___ Records for the exercise

`src/rtl/pong_pkg.sv`:
```
// Shared screen geometry, colour constants and FSM encoding for the pong
// graphics block.
package pong_pkg;

    localparam logic [9:0] HPIX     = 10'd640;
    localparam logic [9:0] VPIX     = 10'd480;
    localparam logic [9:0] TICK_Y   = 10'd481;

    localparam logic [9:0] WALL_L   = 10'd32;
    localparam logic [9:0] WALL_R   = 10'd39;
    localparam logic [9:0] PAD_L    = 10'd600;
    localparam logic [9:0] PAD_R    = 10'd603;

    localparam logic [9:0] TOP_LIM  = 10'd2;
    localparam logic [9:0] BOT_LIM  = 10'd477;
    localparam logic [9:0] WALL_LIM = 10'd40;
    localparam logic [9:0] MISS_LIM = 10'd631;

    localparam logic [9:0] SERVE_X  = 10'd316;
    localparam logic [9:0] SERVE_Y  = 10'd236;
    localparam logic [9:0] PAD_Y0   = 10'd204;

    localparam logic [11:0] COL_OFF  = 12'h000;
    localparam logic [11:0] COL_WALL = 12'h00F;
    localparam logic [11:0] COL_PAD  = 12'h0F0;
    localparam logic [11:0] COL_BALL = 12'hF00;
    localparam logic [11:0] COL_BG   = 12'h111;

    typedef enum logic [1:0] {StServe, StPlay, StMiss, StOver} state_e;

    function automatic logic in_range(input logic [9:0] v, input logic [9:0] lo,
                                      input logic [9:0] hi);
        return (v >= lo) && (v <= hi);
    endfunction

endpackage

```
`src/rtl/pong_ball.sv`:
```
// Ball position, per-axis direction bits and collision detection. Outside PLAY
// the ball is parked at the serve position on every frame tick.
module pong_ball
    import pong_pkg::*;
#(
    parameter int unsigned BALL_SIZE = 8,
    parameter int unsigned PAD_H     = 72,
    parameter int unsigned BALL_V    = 2
) (
    input  logic       clk,
    input  logic       reset,
    input  logic       frame_tick_i,
    input  logic       play_i,
    input  logic [9:0] pad_y_i,
    output logic [9:0] ball_x_o,
    output logic [9:0] ball_y_o,
    output logic       hit_o,
    output logic       miss_o
);

    localparam logic [9:0] BallV  = 10'(BALL_V);
    localparam logic [9:0] BallS1 = 10'(BALL_SIZE - 1);
    localparam logic [9:0] PadH1  = 10'(PAD_H - 1);

    logic [9:0] ball_x_q, ball_y_q, nx, ny;
    logic       vx_q, vx_d, vy_q, vy_d;
    logic       pad_hit;

    // Direction bit 1 means moving towards larger coordinates.
    always_comb begin
        nx      = vx_q ? ball_x_q + BallV : ball_x_q - BallV;
        ny      = vy_q ? ball_y_q + BallV : ball_y_q - BallV;
        pad_hit = vx_q && in_range(nx + BallS1, PAD_L, PAD_R)
                  && (ny <= pad_y_i + PadH1) && (ny + BallS1 >= pad_y_i);
        vx_d = vx_q;
        vy_d = vy_q;
        if (ny <= TOP_LIM) begin
            vy_d = 1'b1;
        end else if (ny + BallS1 >= BOT_LIM) begin
            vy_d = 1'b0;
        end
        if (nx <= WALL_LIM) begin
            vx_d = 1'b1;
        end
        if (pad_hit) begin
            vx_d = 1'b0;
        end
    end

    always_ff @(posedge clk or negedge reset) begin
        if (!reset) begin
            ball_x_q <= SERVE_X;
            ball_y_q <= SERVE_Y;
            vx_q     <= 1'b0;
            vy_q     <= 1'b1;
        end else if (frame_tick_i) begin
            if (play_i) begin
                ball_x_q <= nx;
                ball_y_q <= ny;
                vx_q     <= vx_d;
                vy_q     <= vy_d;
            end else begin
                ball_x_q <= SERVE_X;
                ball_y_q <= SERVE_Y;
                vx_q     <= 1'b0;
                vy_q     <= 1'b1;
            end
        end
    end

    assign ball_x_o = ball_x_q;
    assign ball_y_o = ball_y_q;
    assign hit_o    = frame_tick_i && play_i && pad_hit;
    assign miss_o   = frame_tick_i && play_i && (nx > MISS_LIM);

endmodule

```
`src/rtl/pong_graphics.sv`:
```
// Pong game top: frame tick, paddle, game FSM with hit/miss counters and the
// registered pixel colour mux.
module pong_graphics
    import pong_pkg::*;
#(
    parameter int unsigned BALL_SIZE = 8,
    parameter int unsigned PAD_H     = 72,
    parameter int unsigned PAD_V     = 3,
    parameter int unsigned BALL_V    = 2,
    parameter int unsigned MISS_WAIT = 60
) (
    input  logic        clk,
    input  logic        reset,
    input  logic        p_tick,
    input  logic        video_on,
    input  logic [9:0]  x,
    input  logic [9:0]  y,
    input  logic        btn_up,
    input  logic        btn_down,
    output logic [11:0] rgb,
    output logic [7:0]  hits,
    output logic [1:0]  misses,
    output logic        game_over
);

    localparam logic [9:0] PadV     = 10'(PAD_V);
    localparam logic [9:0] PadMax   = 10'(VPIX - 10'(PAD_H));
    localparam logic [9:0] PadH1    = 10'(PAD_H - 1);
    localparam logic [9:0] BallS1   = 10'(BALL_SIZE - 1);
    localparam logic [7:0] MissLast = 8'(MISS_WAIT - 1);

    state_e      state_q, state_d;
    logic        cond_q, cond_prev_q, frame_tick;
    logic [9:0]  pad_y_q, pad_y_d;
    logic [7:0]  hits_q, hits_d, cnt_q, cnt_d;
    logic [1:0]  misses_q, misses_d;
    logic [11:0] rgb_q, rgb_d;
    logic [9:0]  ball_x, ball_y;
    logic        ball_hit, ball_miss, play, ball_vis;

    assign frame_tick = cond_q && !cond_prev_q;
    assign play       = (state_q == StPlay);
    assign ball_vis   = (state_q == StServe) || (state_q == StPlay);

    pong_ball #(
        .BALL_SIZE (BALL_SIZE),
        .PAD_H     (PAD_H),
        .BALL_V    (BALL_V)
    ) u_ball (
        .clk          (clk),
        .reset        (reset),
        .frame_tick_i (frame_tick),
        .play_i       (play),
        .pad_y_i      (pad_y_q),
        .ball_x_o     (ball_x),
        .ball_y_o     (ball_y),
        .hit_o        (ball_hit),
        .miss_o       (ball_miss)
    );

    always_comb begin
        pad_y_d = pad_y_q;
        if (frame_tick && state_q != StOver) begin
            if (btn_up && !btn_down) begin
                pad_y_d = (pad_y_q < PadV) ? 10'd0 : pad_y_q - PadV;
            end else if (btn_down && !btn_up) begin
                pad_y_d = (pad_y_q > PadMax - PadV) ? PadMax : pad_y_q + PadV;
            end
        end
    end

    always_comb begin
        state_d  = state_q;
        hits_d   = hits_q;
        misses_d = misses_q;
        cnt_d    = cnt_q;
        if (frame_tick) begin
            case (state_q)
                StServe: if (btn_up || btn_down) state_d = StPlay;
                StPlay: begin
                    if (ball_hit) hits_d = hits_q + 8'd1;
                    if (ball_miss) begin
                        misses_d = (misses_q == 2'd3) ? 2'd3 : misses_q + 2'd1;
                        cnt_d    = 8'd0;
                        state_d  = (misses_q >= 2'd2) ? StOver : StMiss;
                    end
                end
                StMiss: begin
                    if (cnt_q == MissLast) begin
                        cnt_d   = 8'd0;
                        state_d = StServe;
                    end else begin
                        cnt_d = cnt_q + 8'd1;
                    end
                end
                StOver: begin
                    if (btn_up && btn_down) begin
                        hits_d   = 8'd0;
                        misses_d = 2'd0;
                        state_d  = StServe;
                    end
                end
                default: state_d = StServe;
            endcase
        end
    end

    // Priority: blanking, wall, paddle, ball, background.
    always_comb begin
        rgb_d = rgb_q;
        if (p_tick) begin
            if (!video_on) begin
                rgb_d = COL_OFF;
            end else if (in_range(x, WALL_L, WALL_R)) begin
                rgb_d = COL_WALL;
            end else if (in_range(x, PAD_L, PAD_R) && in_range(y, pad_y_q, pad_y_q + PadH1)) begin
                rgb_d = COL_PAD;
            end else if (ball_vis && in_range(x, ball_x, ball_x + BallS1)
                         && in_range(y, ball_y, ball_y + BallS1)) begin
                rgb_d = COL_BALL;
            end else begin
                rgb_d = COL_BG;
            end
        end
    end

    always_ff @(posedge clk or negedge reset) begin
        if (!reset) begin
            state_q     <= StServe;
            cond_q      <= 1'b0;
            cond_prev_q <= 1'b0;
            pad_y_q     <= PAD_Y0;
            hits_q      <= 8'd0;
            misses_q    <= 2'd0;
            cnt_q       <= 8'd0;
            rgb_q       <= 12'h000;
        end else begin
            state_q     <= state_d;
            cond_q      <= (x == 10'd0) && (y == TICK_Y);
            cond_prev_q <= cond_q;
            pad_y_q     <= pad_y_d;
            hits_q      <= hits_d;
            misses_q    <= misses_d;
            cnt_q       <= cnt_d;
            rgb_q       <= rgb_d;
        end
    end

    assign rgb       = rgb_q;
    assign hits      = hits_q;
    assign misses    = misses_q;
    assign game_over = (state_q == StOver);

endmodule

```
`config.mk`:
```
export PLATFORM = sky130hd
export DESIGN_NAME = pong_graphics
export DESIGN_NICKNAME = d
export VERILOG_FILES = /design/src/rtl/pong_pkg.sv /design/src/rtl/pong_ball.sv /design/src/rtl/pong_graphics.sv
export SDC_FILE = /design/constraint.sdc
export NUM_CORES = 1
export LEC_CHECK = 0
export ABC_AREA = 1
export BUFFER_PORTS_ARGS = -buffer_cell sky130_fd_sc_hd__buf_2
export CAP_MARGIN = 20
export CORE_MARGIN = 4
export CORE_UTILIZATION = 55
export CTS_CLUSTER_DIAMETER = 120
export DETAILED_ROUTE_END_ITERATION = 16
export GPL_ROUTABILITY_DRIVEN = 0
export PLACE_DENSITY_LB_ADDON = 0.3
export REMOVE_ABC_BUFFERS = 1
export SLEW_MARGIN = 10
export SYNTH_ARGS = -nofsm -noshare
export SYNTH_HDL_FRONTEND = slang
export SYNTH_SLANG_ARGS = --single-unit
```
`constraint.sdc`:
```
create_clock -name clk -period 4.04 [get_ports clk]
set_input_delay 0 -clock clk [delete_from_list [all_inputs] [get_ports clk]]
set_output_delay 0 -clock clk [all_outputs]
set_load 0.01 [all_outputs]
```
==> qor.txt <==
TritonCTS Buffers -> 9
Clock network power share -> 52.4%
Fin crit share -> 89.3%
N_diodes -> 0
CP Capture Type -> flop
Register-to-Register Path Depth -> 24
Initial DRC count -> 317
P_leak -> 3.80 nW
Chip Width -> 117 µm
Min Hold Slack -> 0.0309 ns
Worst path cell trace -> inv_1, ha_1, nand2_1, inv_1, nand2_1, nand2_1, nand2_1, nand2_2, nor2_2, nand3_1, nor2_1, nand2_1, nand2_1, inv_1, ha_1, nand4_1, nor4_1, nor2_1, nor2_1, nand3_2, nand2_4, nand2_4, nand2_1, nand2_1
P&R area growth vs syn -> 11.3%
Initial Util -> 56.5%
Routed wl met2 -> 7420 µm
Worst-path cell with the longest stage delay -> dfstp_2
Net Sw Power -> 0.371 mW
Worst r2r src -> u_ball.vy_q
# Max-Cap Violations -> 0
Number of enable flip-flop cells after synthesis -> 0
CTS tree -> yes
Setup crit start kind -> flop
# rows -> 39
Clk buf depth -> 2
Post-route ant nets -> 0
Vias in the first global route -> 5885
Logic gate share of total power -> 8.3%
Count of different cell masters after synthesis -> 48
Synthesized area -> 0.00648 mm²
Reg-to-reg slack, setup -> 0.43 ns
Hold Crit Endpoint -> rgb[8]
Post-synth ARST share -> 100%
Post-Syn Instances -> 923
Reg-to-Reg End -> hits[2]
Crit Path Category -> flop to flop
Peak VDD IR -> 0.181 mV
Mean Syn Cell Area -> 7.02 µm²
WP data required -> 4.27 ns
Top cell by count, worst path -> nand2_1
Core region area -> 0.0115 mm²
Placed insts -> 1105
Worst-path fanout max -> 10
Drc violations -> 0
Largest net degree at the start of global routing -> 59
Status -> completed
Initial antenna violation count -> 0
Skew final -> 0.00521 ns
FF+latch count, synth -> 58
Met3 WL post-DR -> 911 µm
Worst skew pair latency -> 0.34 ns
Total global-route track usage -> 25.1%
RSZ-0062 raised after global routing -> false
Routed wire length -> 16300 µm
Sw Ratio -> 24.8%
Pwr/cell area -> 207 mW/mm²
Ratio of cells with drive above 1 in the final layout -> 12.4%
Final worst slack -> 0.431 ns
CTS H-tree lvls -> 3
Final-stage net count -> 1108
DP Wirelength -> 12900 µm
Post-synthesis sequential area ratio -> 22.7%
Hold Path Depth -> 4
Ranking of synthesized cells by area -> ha_1 (20%), dfrtp_1 (17%), nand2_1 (13%)
Synthesis Warnings -> 0
Final Hold Vio Count -> 0
Routed via count -> 6228
Clk slew on worst S/H paths -> 0.06 ns
Total global routing overflow -> 0
First drt pass iteration count -> 4
Fmax -> 277 MHz
TNS Setup -> 0 ns
Internal -> 1.12 mW
PortBufs -> 48
I/O pin count -> 49
Pre-CTS WS -> 0.471 ns
Worst slew pin tran -> 0.870 ns
Vias/cell -> 5.53
CP Data Arrival Time -> 3.84 ns
Clock sinks -> 58
Clock Root Buffer -> clkbuf_16
Most used DFF post-synth -> dfrtp_1
First-pass GRT wire length -> 27200 µm
Final setup viols -> 0
Min-delay worst type -> primary input to flop
Wire length per cell -> 14.5 µm
Final Non-Filler Cells -> 1126
Chip height -> 117 µm
Fin crit period -> 3.61 ns
DRT met1 WL -> 7560 µm
HP Start -> p_tick
Die area -> 0.0136 mm²
Slew headroom -> 41.8%
Post CTS Setup Buffer Count -> 0
Critical Path Max Stage Delay -> 0.58 ns
Uppermost layer routed -> met4
Top cell type's share of synthesized area -> 19.7%
Synth area leader -> ha_1
Slew Viols, Final -> 0
Sequential fraction of design power -> 39.3%
==> power by group through the flow <==
stage	clock, mW	sequential (mW)	combinational (mW)
4_1_cts	0.791	0.587	0.124
6_report	0.783	0.587	0.124
5_1_grt	0.816	0.587	0.144
2_1_floorplan	0	0.597	0.0606
3_5_place_dp	0	0.597	0.122
3_3_place_gp	0	0.597	0.119
==> state kept, by name, summed over array words and instances (netlist names) <==
register / count
misses: 2
hits: 8
u_ball.ball_y_o: 9
u_ball.vy_q: 1
cond_prev_q: 1
cond_q: 1
pad_y_q: 10
u_ball.vx_q: 1
cnt_q: 8
rgb: 6
state_q: 2
u_ball.ball_x_o: 9
==> synth_stat cells (all sizes together), types with 2 or more instances <==
cell type,count
a21oi,56
a22oi,12
and3,4
buf,7
clkbuf,6
clkinv,4
dfrtp,43
dfstp,15
fa,2
ha,102
inv,122
nand2,239
nand3,72
nand3b,4
nand4,19
nor2,81
nor3,20
nor3b,2
nor4,11
o2111ai,5
o211ai,6
o21a,3
o21ai,34
o21bai,3
o22ai,6
or2,2
xnor2,4
xor2,32
==> metrics by stage <==
step | utilization [%] | power [mW] | cell area (µm²)
2_1_floorplan | - | 0.658 | 6400
3_3_place_gp | 59.7 | 0.716 | 6850
3_5_place_dp | 59.7 | 0.719 | 6850
4_1_cts | 62.8 | 1.50 | 7210
5_1_grt | 62.9 | 1.55 | 7210
6_report | 62.9 | 1.49 | 7210
==> what timing repair did <==
action | 4_1_cts | 5_1_grt
endpoints found under the setup margin | 0 | 5
resized for setup | 0 | 1
hold buffers | 5 | 0
endpoints found under the hold margin | 44 | 0
==> routing by layer <==
layer  track usage, %  up-vias
met3             4.66       39
met2             40.5      165
met4             10.8        0
li1                 -     3199
met1             33.1     2825
met5                0        -
==> worst max-delay path: cells and delay by family, from the launching register on <==
| kind | cells | cell delay [ns] |
|---|---|---|
| AND/OR/NAND/NOR | 19 | 1.98 |
| adder cells (fa/ha/maj) | 2 | 0.69 |
| buffers and inverters | 3 | 0.24 |
| flip-flops | 1 | 0.58 |
==> kinds of logic (layout without fill, tap and decap cells) <==
logic type                 Yosys count  after routing  synth area share [%]
AOI/OAI and AO/OA                  131            131                  12.1
and+or+nand+nor                    455            455                  31.5
adders and majority gates          104            104                  20.3
DFF                                 58             58                  22.7
buffers and inverters              139            199                  8.48
xor gates and xnor gates            36             36                  4.87
==> final cells by class <==
cell class	instances	area [µm²]
tap	143	179
sequential	58	1470
clock buffer	10	239
clock inverter	6	66.3
multi-input combinational	726	4460
fill	1069	4260
inverter	126	475
timing repair buffer	57	320
==> placed cells by master (no fill, tap or decap), types with 2 or more instances in the layout <==
cell / instances
nand3_2: 2
xnor2_1: 4
nor2_2: 4
nor4_2: 2
nor3b_1: 2
inv_1: 114
nor3_1: 20
o211ai_1: 6
dfstp_2: 15
nand3b_1: 4
a21oi_1: 53
nor2_1: 74
clkbuf_16: 9
nand2_2: 10
inv_2: 7
a22oi_1: 12
nand2_1: 226
o21bai_1: 2
nand4_1: 19
o22ai_1: 6
ha_1: 102
o2111ai_1: 5
dfrtp_1: 43
fa_1: 2
nor4_1: 9
buf_2: 48
and3_1: 4
clkinv_1: 4
nor2_4: 3
o21a_1: 3
o21ai_0: 27
nand3_1: 70
xor2_1: 32
dlygate4sd3_1: 5
a21oi_2: 3
o21ai_1: 7
clkinvlp_4: 3
or2_2: 2
nand2_4: 3
buf_4: 4
==> worst max-delay path by stage <==
stage | from | to | slack [ns] | cells past startpoint
final | u_ball.vy_q | hits[2] | 0.43 | 24
after global routing | u_ball.ball_y_o[1] | hits[2] | 0.01 | 22
after CTS | u_ball.vy_q | hits[7] | 0.44 | 22
after detailed placement | u_ball.vy_q | hits[2] | 0.47 | 22
after global placement | u_ball.vy_q | hits[6] | 0.58 | 22
after floorplan | u_ball.vy_q | hits[0] | 0.88 | 22
(Power assumes the default switching activity.)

______

What to do>
Please give an exact copy of the lines above, beginning with the line containing "Worst-path cell with" and running through the line containing "Crit Path Category -> flop to flop", and of no other lines.

Output of the exercise>
Worst-path cell with the longest stage delay -> dfstp_2
Net Sw Power -> 0.371 mW
Worst r2r src -> u_ball.vy_q
# Max-Cap Violations -> 0
Number of enable flip-flop cells after synthesis -> 0
CTS tree -> yes
Setup crit start kind -> flop
# rows -> 39
Clk buf depth -> 2
Post-route ant nets -> 0
Vias in the first global route -> 5885
Logic gate share of total power -> 8.3%
Count of different cell masters after synthesis -> 48
Synthesized area -> 0.00648 mm²
Reg-to-reg slack, setup -> 0.43 ns
Hold Crit Endpoint -> rgb[8]
Post-synth ARST share -> 100%
Post-Syn Instances -> 923
Reg-to-Reg End -> hits[2]
Crit Path Category -> flop to flop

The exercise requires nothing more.